I have this dataframe:
id outcome
1 3 no
2 3 yes
3 3 no
4 6 no
5 6 yes
6 6 no
7 7 no
8 7 yes
9 7 no
10 7 no
11 7 yes
However, would like to create a new one based on the row above a 'yes' (dismissing anything after).
They must also be grouped by the id column.
This should be the output:
id outcome
1 3 no
4 6 no
7 7 no
10 7 no
The problem is if there isn't a row above a 'yes', I can't do anything with the following code. I also need to groupby id.

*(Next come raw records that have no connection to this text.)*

===== config.mk =====
export PLATFORM = sky130hd
export DESIGN_NAME = switchbox_cfg_loader
export DESIGN_NICKNAME = d
export VERILOG_FILES = /design/src/rtl/switchbox_pkg.sv /design/src/rtl/switchbox_cfg_check.sv /design/src/rtl/switchbox_cfg_loader.sv
export SDC_FILE = /design/constraint.sdc
export NUM_CORES = 1
export LEC_CHECK = 0
export CORE_AREA = 2 2 173 175
export CTS_BUF_LIST = sky130_fd_sc_hd__clkbuf_16
export DETAILED_ROUTE_END_ITERATION = 10
export DIE_AREA = 0 0 175 177
export GPL_TIMING_DRIVEN = 0
export SETUP_SLACK_MARGIN = 0.2
export SYNTH_ARGS = -nofsm -noshare
export SYNTH_HDL_FRONTEND = slang
export SYNTH_SLANG_ARGS = --single-unit

===== constraint.sdc =====
create_clock -name clk -period 6.95 [get_ports clk]
set_input_delay 2.085 -clock clk [delete_from_list [all_inputs] [get_ports clk]]
set_output_delay 2.085 -clock clk [all_outputs]
set_load 0.01 [all_outputs]

===== src/rtl/switchbox_pkg.sv =====
// rtl/switchbox_pkg.sv - shared constants, state type and pin-ownership helper for the switch box loader
package switchbox_pkg;

  localparam int N_TB    = 5;
  localparam int N_LR    = 4;
  localparam int W       = 6;
  localparam int N_WORDS = 2 * N_TB + 2 * N_LR;
  localparam int NBITS   = N_WORDS * W;

  localparam logic [2:0] SIDE_OFF    = 3'd0;
  localparam logic [2:0] SIDE_TOP    = 3'd1;
  localparam logic [2:0] SIDE_RIGHT  = 3'd2;
  localparam logic [2:0] SIDE_BOTTOM = 3'd3;
  localparam logic [2:0] SIDE_LEFT   = 3'd4;

  localparam logic [1:0] ERR_NONE  = 2'd0;
  localparam logic [1:0] ERR_SIDE  = 2'd1;
  localparam logic [1:0] ERR_INDEX = 2'd2;
  localparam logic [1:0] ERR_LOOP  = 2'd3;

  typedef enum logic [1:0] {
    ST_IDLE,
    ST_SHIFT,
    ST_CHECK,
    ST_COMMIT
  } state_e;

  typedef struct packed {
    logic [2:0] side;
    logic [2:0] idx;
  } pin_id_t;

  // Word order is top, bottom, left, right; returns the pin a word drives.
  function automatic pin_id_t word_owner(input int k, input int n_tb, input int n_lr);
    pin_id_t o;
    if (k < n_tb) begin
      o.side = SIDE_TOP;
      o.idx  = 3'(k);
    end else if (k < 2 * n_tb) begin
      o.side = SIDE_BOTTOM;
      o.idx  = 3'(k - n_tb);
    end else if (k < 2 * n_tb + n_lr) begin
      o.side = SIDE_LEFT;
      o.idx  = 3'(k - 2 * n_tb);
    end else begin
      o.side = SIDE_RIGHT;
      o.idx  = 3'(k - 2 * n_tb - n_lr);
    end
    return o;
  endfunction

endpackage


===== src/rtl/switchbox_cfg_check.sv =====
// rtl/switchbox_cfg_check.sv - combinational legality check of one select word
module switchbox_cfg_check
  import switchbox_pkg::*;
#(
  parameter int N_TB = 5,
  parameter int N_LR = 4,
  parameter int W    = 6
) (
  input  logic [W-1:0] word_i,
  input  logic [2:0]   own_side_i,
  input  logic [2:0]   own_idx_i,
  output logic         fault_o,
  output logic [1:0]   code_o
);

  logic [2:0]   side;
  logic [W-4:0] idx;
  logic [1:0]   code_d;

  assign side = word_i[2:0];
  assign idx  = word_i[W-1:3];

  // Side is judged before index, index before self-loop; an off pin ignores its index.
  always_comb begin
    code_d = ERR_NONE;
    case (side)
      SIDE_OFF: code_d = ERR_NONE;
      SIDE_TOP, SIDE_BOTTOM: if (int'(idx) >= N_TB) code_d = ERR_INDEX;
      SIDE_RIGHT, SIDE_LEFT: if (int'(idx) >= N_LR) code_d = ERR_INDEX;
      default: code_d = ERR_SIDE;
    endcase
    if (code_d == ERR_NONE && side != SIDE_OFF && side == own_side_i && idx == own_idx_i)
      code_d = ERR_LOOP;
  end

  assign code_o  = code_d;
  assign fault_o = (code_d != ERR_NONE);

endmodule


===== src/rtl/switchbox_cfg_loader.sv =====
// rtl/switchbox_cfg_loader.sv - serial bitstream loader with word checking and atomic commit
module switchbox_cfg_loader
  import switchbox_pkg::*;
#(
  parameter  int N_TB    = 5,
  parameter  int N_LR    = 4,
  parameter  int W       = 6,
  localparam int N_WORDS = 2 * N_TB + 2 * N_LR,
  localparam int NBITS   = N_WORDS * W
) (
  input  logic             clk,
  input  logic             rst_n,
  input  logic             start,
  input  logic             clear,
  input  logic             cfg_bit,
  input  logic             cfg_valid,
  output logic             cfg_ready,
  output logic [NBITS-1:0] cfg_active,
  output logic             busy,
  output logic             done,
  output logic             err,
  output logic [4:0]       err_idx,
  output logic [1:0]       err_code
);

  localparam int CNT_W = $clog2(NBITS);
  localparam logic [CNT_W-1:0] LAST_BIT  = CNT_W'(NBITS - 1);
  localparam logic [4:0]       LAST_WORD = 5'(N_WORDS - 1);

  state_e           state_q, state_d;
  logic [CNT_W-1:0] cnt_q, cnt_d;
  logic [4:0]       k_q, k_d;
  logic [NBITS-1:0] shadow_q, shadow_d;
  logic [NBITS-1:0] active_q, active_d;
  logic             done_q, done_d;
  logic             err_q, err_d;
  logic [4:0]       err_idx_q, err_idx_d;
  logic [1:0]       err_code_q, err_code_d;

  logic [W-1:0] cur_word;
  pin_id_t      owner;
  logic         chk_fault;
  logic [1:0]   chk_code;

  assign cur_word = shadow_q[int'(k_q) * W +: W];
  assign owner    = word_owner(int'(k_q), N_TB, N_LR);

  switchbox_cfg_check #(
    .N_TB(N_TB),
    .N_LR(N_LR),
    .W   (W)
  ) u_check (
    .word_i    (cur_word),
    .own_side_i(owner.side),
    .own_idx_i (owner.idx),
    .fault_o   (chk_fault),
    .code_o    (chk_code)
  );

  always_comb begin
    state_d    = state_q;
    cnt_d      = cnt_q;
    k_d        = k_q;
    shadow_d   = shadow_q;
    active_d   = active_q;
    done_d     = 1'b0;
    err_d      = err_q;
    err_idx_d  = err_idx_q;
    err_code_d = err_code_q;
    case (state_q)
      ST_IDLE: begin
        if (start) begin
          state_d    = ST_SHIFT;
          cnt_d      = '0;
          k_d        = '0;
          err_d      = 1'b0;
          err_idx_d  = '0;
          err_code_d = ERR_NONE;
        end else if (clear) begin
          active_d = '0;
          err_d    = 1'b0;
        end
      end
      ST_SHIFT: begin
        if (cfg_valid) begin
          shadow_d[cnt_q] = cfg_bit;
          cnt_d           = cnt_q + CNT_W'(1);
          if (cnt_q == LAST_BIT) begin
            state_d = ST_CHECK;
            k_d     = '0;
          end
        end
      end
      ST_CHECK: begin
        if (chk_fault) begin
          state_d    = ST_IDLE;
          err_d      = 1'b1;
          err_idx_d  = k_q;
          err_code_d = chk_code;
        end else if (k_q == LAST_WORD) begin
          state_d = ST_COMMIT;
        end else begin
          k_d = k_q + 5'd1;
        end
      end
      ST_COMMIT: begin
        active_d = shadow_q;
        done_d   = 1'b1;
        state_d  = ST_IDLE;
      end
      default: state_d = ST_IDLE;
    endcase
  end

  always_ff @(posedge clk or negedge rst_n) begin
    if (!rst_n) begin
      state_q    <= ST_IDLE;
      cnt_q      <= '0;
      k_q        <= '0;
      shadow_q   <= '0;
      active_q   <= '0;
      done_q     <= 1'b0;
      err_q      <= 1'b0;
      err_idx_q  <= '0;
      err_code_q <= ERR_NONE;
    end else begin
      state_q    <= state_d;
      cnt_q      <= cnt_d;
      k_q        <= k_d;
      shadow_q   <= shadow_d;
      active_q   <= active_d;
      done_q     <= done_d;
      err_q      <= err_d;
      err_idx_q  <= err_idx_d;
      err_code_q <= err_code_d;
    end
  end

  assign cfg_ready  = (state_q == ST_SHIFT);
  assign busy       = (state_q != ST_IDLE);
  assign cfg_active = active_q;
  assign done       = done_q;
  assign err        = err_q;
  assign err_idx    = err_idx_q;
  assign err_code   = err_code_q;

endmodule
**src/rtl/seq_det_100101.sv**
```systemverilog
// -----------------------------------------------------------------------------
// seq_det_100101
//   Serial pattern detector for the sequence 1-0-0-1-0-1 (first-received bit
//   first). It sits downstream of the 6-bit pattern generator and consumes its
//   1-bit stream, one qualified bit per clk.
//
//   Outputs are a registered one-cycle detect pulse, a saturating hit counter
//   and a 6-bit window of the most recent valid bits for LEDs and debug.
//
// Parameters
//   CNT_W      width of match_cnt (>= 1)
//
// Ports
//   clk        in   1      clock, all logic on posedge
//   clr        in   1      synchronous active-high reset
//   din        in   1      serial data bit
//   din_vld    in   1      qualifies din; 0 = bubble, nothing advances
//   detect     out  1      one-cycle pulse, pattern completed on last valid bit
//   match_cnt  out  CNT_W  detections since clr, saturates at all-ones
//   state      out  3      current FSM state code (debug)
//   window     out  6      last 6 valid bits, bit0 = newest
//
// Configuration macro
//   SEQDET_NOOVERLAP_EN  defined: non-overlapping detection (MATCH -> S0)
//                        undefined (default): overlapping (MATCH -> S1)
//
// State table
//   state | meaning
//   S0    | no pattern bits matched
//   S1    | matched "1"
//   S2    | matched "10"
//   S3    | matched "100"
//   S4    | matched "1001"
//   S5    | matched "10010"
//   6, 7  | unused, recover to S0 on the next edge
// -----------------------------------------------------------------------------
module seq_det_100101 #(
    parameter int CNT_W = 8
) (
    input  logic             clk,
    input  logic             clr,
    input  logic             din,
    input  logic             din_vld,
    output logic             detect,
    output logic [CNT_W-1:0] match_cnt,
    output logic [2:0]       state,
    output logic [5:0]       window
);

    localparam logic [2:0] S0 = 3'd0;
    localparam logic [2:0] S1 = 3'd1;
    localparam logic [2:0] S2 = 3'd2;
    localparam logic [2:0] S3 = 3'd3;
    localparam logic [2:0] S4 = 3'd4;
    localparam logic [2:0] S5 = 3'd5;

    // Where the FSM resumes after a completed pattern. In overlap mode the
    // final '1' doubles as the first bit of the next pattern.
`ifdef SEQDET_NOOVERLAP_EN
    localparam logic [2:0] S_AFTER_MATCH = S0;
`else
    localparam logic [2:0] S_AFTER_MATCH = S1;
`endif

    logic [2:0] state_nxt;
    logic       hit;

    always_comb begin
        state_nxt = state;
        hit       = 1'b0;
        case (state)
            S0: if (din_vld) state_nxt = din ? S1 : S0;
            S1: if (din_vld) state_nxt = din ? S1 : S2;
            S2: if (din_vld) state_nxt = din ? S1 : S3;
            S3: if (din_vld) state_nxt = din ? S4 : S0;
            S4: if (din_vld) state_nxt = din ? S1 : S5;
            S5: begin
                if (din_vld) begin
                    if (din) begin
                        state_nxt = S_AFTER_MATCH;
                        hit       = 1'b1;
                    end else begin
                        state_nxt = S3;
                    end
                end
            end
            // Unused codes recover regardless of din_vld.
            default: state_nxt = S0;
        endcase
    end

    always_ff @(posedge clk) begin
        if (clr) begin
            state     <= S0;
            detect    <= 1'b0;
            match_cnt <= '0;
            window    <= '0;
        end else begin
            state  <= state_nxt;
            detect <= hit;
            if (hit && (match_cnt != {CNT_W{1'b1}}))
                match_cnt <= match_cnt + CNT_W'(1);
            if (din_vld)
                window <= {window[4:0], din};
        end
    end

endmodule

```
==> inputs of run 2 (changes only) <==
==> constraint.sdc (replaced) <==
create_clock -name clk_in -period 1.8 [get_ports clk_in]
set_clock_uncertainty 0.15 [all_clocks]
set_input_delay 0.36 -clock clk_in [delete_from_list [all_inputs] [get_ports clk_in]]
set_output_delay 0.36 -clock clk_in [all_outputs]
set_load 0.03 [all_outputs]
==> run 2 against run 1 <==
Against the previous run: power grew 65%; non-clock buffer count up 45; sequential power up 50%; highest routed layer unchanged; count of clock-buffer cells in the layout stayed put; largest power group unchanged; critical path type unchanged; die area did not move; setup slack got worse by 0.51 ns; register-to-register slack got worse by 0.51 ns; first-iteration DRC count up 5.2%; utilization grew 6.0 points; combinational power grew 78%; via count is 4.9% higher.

Any suggestions?
df = pd.DataFrame(data={'id':[3,3,3,3,3,5,5,5,5,6,6,6,6,6,6,6,6,6,6,7,7,7,7,7],
'outcome': ['no','no','no','yes','no','no','no','yes','yes','no','no','yes','yes','yes','yes','yes','no','no','no', 'no', 'yes', 'no', 'no', 'yes']})
pre_df = df[df['outcome'].eq('yes').shift(-1)]
CodePudding user response:
np.where
is required to solve your problem.
import numpy as np
df['selected_no'] = np.where((df['outcome']=="no")&(df['outcome'].shift(-1)=="yes"),1,0)
>> df[df.selected_no.eq(1)]
id outcome selected_no
2 3 no 1
6 5 no 1
10 6 no 1
19 7 no 1
22 7 no 1
CodePudding user response:
Try this:
shifted = df.shift(-1)
selected = (
df['id'].eq(shifted['id']) # same id as next row
& df['outcome'].eq('no') # current row is no
& shifted['outcome'].eq('yes') # next row is yes
)
df[selected]
CodePudding user response:
So I went even simpler and tried this:
df[df(['id'])['outcome'].shift(-1).eq('yes')]
and got the same answer as above.